Mark William Kent Blunderfield (born July 18, 1985) is a Canadian singer-songwriter and yoga teacher. He is signed to Nettwerk Records/Sony Music (WMG) with music released through Spirit Voyage Records. Blunderfield's music is influenced by his roots in New York City's musical theater scene and by spiritual hymns and mantras which he first became familiar with as a child in the British Columbia Boys Choir. He is an ambassador for lululemon athletica, Vega, and Manduka Yoga Mats. Xtra identified Blunderfield as an activist for diversity and social equality in schools. In 2012, Blunderfield achieved mainstream fame in Japan where he has toured extensively and where Long Time Sun, the first single off the international version of his album, became a radio hit.

Education 
At 17, Blunderfield moved from Vancouver to New York City to study theatre on scholarship at the American Musical and Dramatic Academy, where he was classmates with Jason Derulo, Janelle Monáe and Jason Mraz. His original plan was to pursue a career on Broadway, but he soon changed his mind and decided to pursue music and yoga, a discipline which he was introduced to while at the school and, according to him, has the potential to change the world.

Career 
Blunderfield performs and teaches around the world at workshops, retreats and conferences. He became a yoga enthusiast in the Bikram school, but now teaches a blend of Bikram Yoga and his own invented style.
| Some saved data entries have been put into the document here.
<file path="design/flow/design.v">
`timescale 1ns / 1ps
module accel(
	input rst_i,
	input clk_i,
	input start_i,
	input [7 : 0] a_in,
	input [7 : 0] b_in,
	output busy_out,
	output reg [15 : 0] y_out
);
    wire [15 : 0] result;
    reg [7 : 0] a, b;
    reg [2 : 0] state, state_next;
    localparam IDLE = 3'b000;
    localparam CUBE_ON = 3'b001;
    localparam CUBE_WORK = 3'b010;
    localparam MUL_ON = 3'b011;
    localparam MUL_WORK = 3'b100;
    wire [7:0] cube1_out;
    wire cube1_busy;
    reg cube1_start;
    wire [7:0] double_cube_res;
    cube cube1(
        .clk_i(clk_i),
        .rst_i(rst_i),
        .x_bi(b),
        .start_i(cube1_start),
        .busy_o(cube1_busy),
        .y_bo(cube1_out)
    );
    wire [15 : 0] mul1_out;
    wire mul1_busy;
    reg mul1_start;
    mul mul1(
    	.clk_i(clk_i),
    	.rst_i(rst_i),
    	.a_bi(a),
    	.b_bi(3),
    	.start_i(mul1_start),
    	.busy_o(mul1_busy),
    	.y_bo(mul1_out)
    );
    assign busy_out = rst_i | (state != 0);
    assign double_cube_res = cube1_out << 1;
    assign result = double_cube_res + mul1_out;
    always @(posedge clk_i)
        if (rst_i) begin
            state <= IDLE;
        end else begin
            state <= state_next;
        end
    always @* begin
        case(state)
            IDLE:  state_next <= (start_i) ? CUBE_ON : IDLE;
            CUBE_ON: state_next <= CUBE_WORK;
            CUBE_WORK: state_next <= (cube1_busy) ? CUBE_WORK : MUL_ON;
            MUL_ON: state_next <= MUL_WORK;
            MUL_WORK: state_next <= (mul1_busy) ? MUL_WORK : IDLE; 
        endcase
    end
    always @(posedge clk_i) begin
        if (rst_i) begin
            y_out <= 0;
            cube1_start <= 1'b0;
            mul1_start <= 1'b0;
        end else begin
            case (state)
                IDLE:
                    begin
                    if (start_i) begin
                       a <= a_in;
                       b <= b_in;
                       cube1_start <= 1'b1;
                       end
                    end
                CUBE_WORK:
                    begin
                        cube1_start <= 1'b0;
                        if (!cube1_busy) begin
                            mul1_start <= 1'b1;
                        end
                    end
                MUL_WORK:
                    begin
                        mul1_start <= 1'b0;
                        if (!mul1_busy) begin
                            y_out <= result;
                        end
                    end
            endcase
        end
    end
endmodule
`timescale 1ns / 1ps
module cube (
    input clk_i,
    input rst_i,
    input [7:0] x_bi,
    input start_i, 
    output busy_o,
    output reg [7:0] y_bo 
);
    localparam IDLE = 3'b000;
    localparam STATE1 = 3'b001;
    localparam STATE2 = 3'b010;
    localparam STATE3 = 3'b011;
    localparam STATE4 = 3'b100;
    localparam START = 6'sd6;
    localparam END = -(6'sd3);
    reg [7:0] x;
    reg [7:0] b;
    reg [5:0] s;
    reg [7:0] y;
    wire [5:0] end_step;
    reg [2:0] state = IDLE;
    reg [2:0] state_next;
    assign end_step = (s == END);
    assign busy_o = (state != IDLE);
    reg [7:0] mul_a; 
    reg [7:0] mul_b;
    wire [15:0] mul_out;
    reg mul_start;
    wire mul_busy;
    mul mul_t (
        .clk_i(clk_i),
        .rst_i(rst_i),
        .a_bi(mul_a), 
        .b_bi(mul_b),
        .start_i(mul_start),
        .busy_o(mul_busy),
        .y_bo(mul_out)
    );
always @(posedge clk_i)
    if (rst_i) begin
        state <= IDLE;
    end else begin
        state <= state_next;
    end
always @* begin
    case(state) 
        IDLE: state_next = (start_i) ? STATE1 : IDLE;
        STATE1: state_next = (end_step) ? IDLE : STATE2;
        STATE2: state_next = mul_busy ? STATE2 : STATE3;
        STATE3: state_next = mul_busy ? STATE3 : STATE4;
        STATE4: state_next = STATE1;
    endcase
end  
always @(posedge clk_i)
    if (rst_i) begin
       s <= START;
       y <= 0;
       y_bo <= 0;
       x <= x_bi;
       mul_start <= 1'b0;
    end else begin
        case(state)
            IDLE: 
                begin
                    if (start_i) begin
                        x <= x_bi;
                        mul_a <= 3;
                        mul_b <= y;
                        s <= START;
                        y <= 0;
                    end
                end
            STATE1:
                begin
                    if (!end_step) begin
                        mul_start <= 1'b1;
                        b <= 1 << s;
                        y <= y << 1;
                    end else begin
                        y_bo <= y;
                    end
                end
            STATE2:
                begin
                    if (!mul_busy) begin
                        mul_a <= mul_out;
                        mul_b <= y + 1;
                        mul_start <= 1'b1;
                    end else begin
                        mul_start <= 1'b0;
                    end
                end
            STATE3:
                begin
                    mul_start <= 1'b0;
                    if (!mul_busy) begin
                        b <= (mul_out + 1) << s;
                        if (x >= b) begin
                            x <= x - b;
                            y <= y + 1;
                        end
                        s <= s - 3;
                    end
                end
            STATE4:
                begin
                    mul_a <= 3;
                    mul_b <= y;
                end
        endcase 
    end
endmodule
`timescale 1ns / 1ps
module mul(
    input clk_i,
    input rst_i,
    input [7:0] a_bi,
    input [7:0] b_bi,
    input start_i,
    output busy_o,
    output reg [15:0] y_bo
);
    localparam IDLE = 1'b0;
    localparam WORK = 1'b1;
    reg [3:0] ctr;
    wire [3:0] end_step;
    wire [3:0] part_sum;
    wire [15:0] shifted_part_sum;
    reg [7:0] a, b;
    reg [15:0] part_res;
    reg state;
    reg state_next;
    assign part_sum = a & {8{b[ctr]}};
    assign shifted_part_sum = part_sum << ctr;
    assign end_step = (ctr == 3'd7);
    assign busy_o = state;
    always @(posedge clk_i)
        if (rst_i) begin
            state <= IDLE;
        end else begin
            state <= state_next;
        end
    always @* begin
        case(state)
            IDLE: state_next = (start_i) ? WORK : IDLE;
            WORK: state_next = (end_step) ? IDLE : WORK;
        endcase
    end
    always @(posedge clk_i)
        if (rst_i) begin
            ctr <= 0;
            part_res <= 0;
            y_bo <= 0;
        end else begin
            case (state)
                IDLE:
                    if (start_i) begin
                        a <= a_bi;
                        b <= b_bi;
                        ctr <= 0;
                        part_res <= 0;
                    end
                WORK:
                    begin
                        if (end_step) begin
                            y_bo <= part_res;
                        end
                        part_res <= part_res + shifted_part_sum;
                        ctr <= ctr + 1;
                    end
            endcase
        end
endmodule
</file>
In late 2010, Nettwerk Music Group CEO and yoga enthusiast Terry McBride, who had previously managed artists such as Coldplay, Avril Lavigne, and Sarah McLachlan, signed Blunderfield to the label's yoga-inspired Nutone Records alongside Donna De Lory, Wade Morissette, and Krishna Das.

In May 2011, he recorded a duet with Juno Award-winning, multi-platinum record selling artist Bif Naked for the international version of his album Hallelujah. He has charted primarily in the world music, new age and occasionally in the mainstream charts. Blunderfield's album was released in July 2011 worldwide and debuted at number one on the iTunes world music chart.
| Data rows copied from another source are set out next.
[flow/config.mk]
export PLATFORM = sky130hd
export DESIGN_NAME = b23_memory
export DESIGN_NICKNAME = b23_memory
export VERILOG_FILES = /design/flow/design.v
export SDC_FILE = /design/flow/constraint.sdc
export NUM_CORES = 4
export LEC_CHECK = 1
export CORE_UTILIZATION = 40
[flow/constraint.sdc]
current_design b23_memory

set clk_period 3.0
set clk_io_pct 0.2

create_clock -name clk0 -period $clk_period [get_ports {clk}]

set non_clock_inputs [all_inputs -no_clocks]
set_input_delay [expr $clk_period * $clk_io_pct] -clock clk0 $non_clock_inputs
set_output_delay [expr $clk_period * $clk_io_pct] -clock clk0 [all_outputs]
[flow/design.v]
`timescale 1ns / 1ps
module b23_memory(
    input clk,
    input signed [15:0] b23_wrdata,
    input [3:0] wr_b23addr,
	input [3:0] rd_b23addr,
    input we,
    input rd,
    output signed [15:0] b23_rddata
    );
    reg signed [15:0] mem [0:9];
    always @(posedge clk)
    begin
        if (we)
           mem[wr_b23addr] <= b23_wrdata;
    end
    assign b23_rddata = (rd)?mem[rd_b23addr]:16'h0000;
endmodule
[flow/run.sh]
#!/bin/bash
# OpenROAD 26Q1-2900-gdf79404cd8, Yosys 0.63+post, stock flow scripts
make -C /OpenROAD-flow-scripts/flow DESIGN_CONFIG=/design/flow/config.mk WORK_HOME=/design/flow/orfs finish
==> job_summary.md <==
## Implementation flow summary

| Metric | Value |
|---|---|
| Via count | `around 3300` |
| DR vias/cell | `slightly below 5` |
| Worst slack at placement | `-0.0115 ns` |
| Yosys chip area | `between 6000 and 7000 sq um` |
| Final Wtd Congestion | `roughly 0.76` |
| Post-CTS setup buffers | `0` |
| Worst path required time | `roughly 2.4 ns` |
| Worst slew pin tran | `between 0.3 and 0.4 ns` |
| PwrDens | `608 nW/um^2` |
| Io pins | `about 43` |
| TritonCTS Buffers | `17` |
| CP startpoint kind | `input pin` |
| Largest regs | `mem x160` |
| Final hold violations | `0` |
| Hold-critical path depth | `1` |
| Minimum clock period | `between 2 and 3 ns` |
| Gr ovfl total | `0` |
| Maximum vdd ir drop | `347 uV` |
| DR pass1 iterations | `6` |
| Fillers | `around 1300` |
| Crit path DAT | `about 2.1 ns` |
| Rel. slew slack | `~76%` |
| Synth Cell Area | `6520 sq um` |
| Layout cells sized above 1 | `17.0%` |
| Core area | `around 16000 sq um` |
| HPWL Detailed | `roughly 7000 microns` |
| Most flop-heavy register | `mem` |
| Area leader, netlist | `edfxtp_1` |
| Hold/Removal Path Class | `input pin to flop` |
| CTS max path bufs | `2` |
| Top cells by area | `edfxtp_1 (74%), mux2i_1 (12%), a22oi_1 (2.3%)` |
| # placed instances | `between 600 and 700` |
| Syn avg cell area | `17.3 sq um` |
| Number of remaining DRC errors | `0` |
| Tally of unique sky130hd cells used after synthesis | `22` |
| Worst-path fanout max | `28` |
| Most common cell in the netlist | `edfxtp_1` |
| CP Launch Point | `rd_b23addr[0]` |
| CTS root buf | `clkbuf_16` |
| Synth flops | `about 160` |
| EDFF count, synth | `about 160` |
| Max reg flops | `between 150 and 200` |
| Max Freq | `around 0.37 GHz` |
| Worst setup margin | `about 0.33 ns` |
| Util after Layout | `approximately half` |
| Leakage | `about 0.0027 uW` |
| Hold WS | `between 0.9 and 1 ns` |
| # rows | `between 40 and 50` |
| Post-synth seq share | `about three quarters` |
| Area Growth Syn to Fin | `19.4%` |
| Die Height | `roughly 130 microns` |
| Inserted Diodes | `0` |
| Hold wc startpoint | `b23_wrdata[14]` |
| Worst Setup Path Type | `input pin to primary output` |
| Horiz. Die Dim | `approximately 130 microns` |
| Top cells by count, synth | `edfxtp_1 (160), mux2i_1 (80), nand2_1 (33)` |
| Tool Warnings | `25` |
| Initial Util | `41.1%` |
| Max-cap violations | `0` |
| Max-slew violation count | `0` |
| Clock Sinks | `approximately 160` |
| Fin cells | `around 670` |
| Top area contributor share | `73.6%` |
| CP endpoint kind | `primary output` |
| Worst-path clk slew | `~0.060 ns` |
| Min-Delay Endpoint | `mem[6][14]$_DFFE_PP_` |
| Avg WL per Cell | `around 18 microns` |
| Main synth FF type | `edfxtp_1` |
| Synth warn | `1` |
| Total Wirelength | `12200 microns` |
| Synthesized instance count | `~380` |
| Post-CTS Hold Buffers | `0` |
| CTS tree | `built` |
| Yosys cell count | `roughly 380` |
| 1st-iter DRT viols | `roughly 180` |
| PostCTS Resize Cnt | `1` |
| FFs w/ async S/R, synth | `0%` |
| RSZ-0062 raised after global routing | `no` |
| Status | `finished clean` |
| Port Buffers | `between 40 and 50` |
| Antenna Violating Nets Remaining | `0` |
| GRT Total Usage | `between 15 and 20%` |
| CTS H-tree depth | `4` |
| Pin count of the biggest net entering global routing | `33` |
| First-pass GRT wire length | `approximately 19000 microns` |
| Full die area | `between 15000 and 20000 sq um` |
| # setup viols final | `0` |
| Final period util | `between 80 and 90%` |
| Number of global-route vias before repair | `3358` |
| Antenna violations before repair | `0` |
He has also created a charity foundation, Fukushima Yoga Project, had a Canadian television spot as yoga & wellness expert (Life & Style with Zara) and produced a line of japa mala jewelry products labelled "Rock Om". He has contributed opinion pieces to many publications and performed a cabaret show Yoga Fantasia.

In 2015, Blunderfield starred in the primetime reality show Why Did You Come to Japan? (YOUは何しに日本へ？). He released a theme song in conjunction with the show titled "Story," written by Japanese popstar Ai.

He performs original compositions inspired by devotional chant, World Music, Musical Theater and Mantra Music during savasana.

In February 2018, Blunderfield released the title track of his second full-length album, a cover of Wild Horses by The Rolling Stones. The song and album were produced by Grammy and Juno Award-winning producers Brian West (Sia, Bono, Nelly Furtado), Mike Southworth (Bif Naked), and Adam Stanton (Jess Moskaluke).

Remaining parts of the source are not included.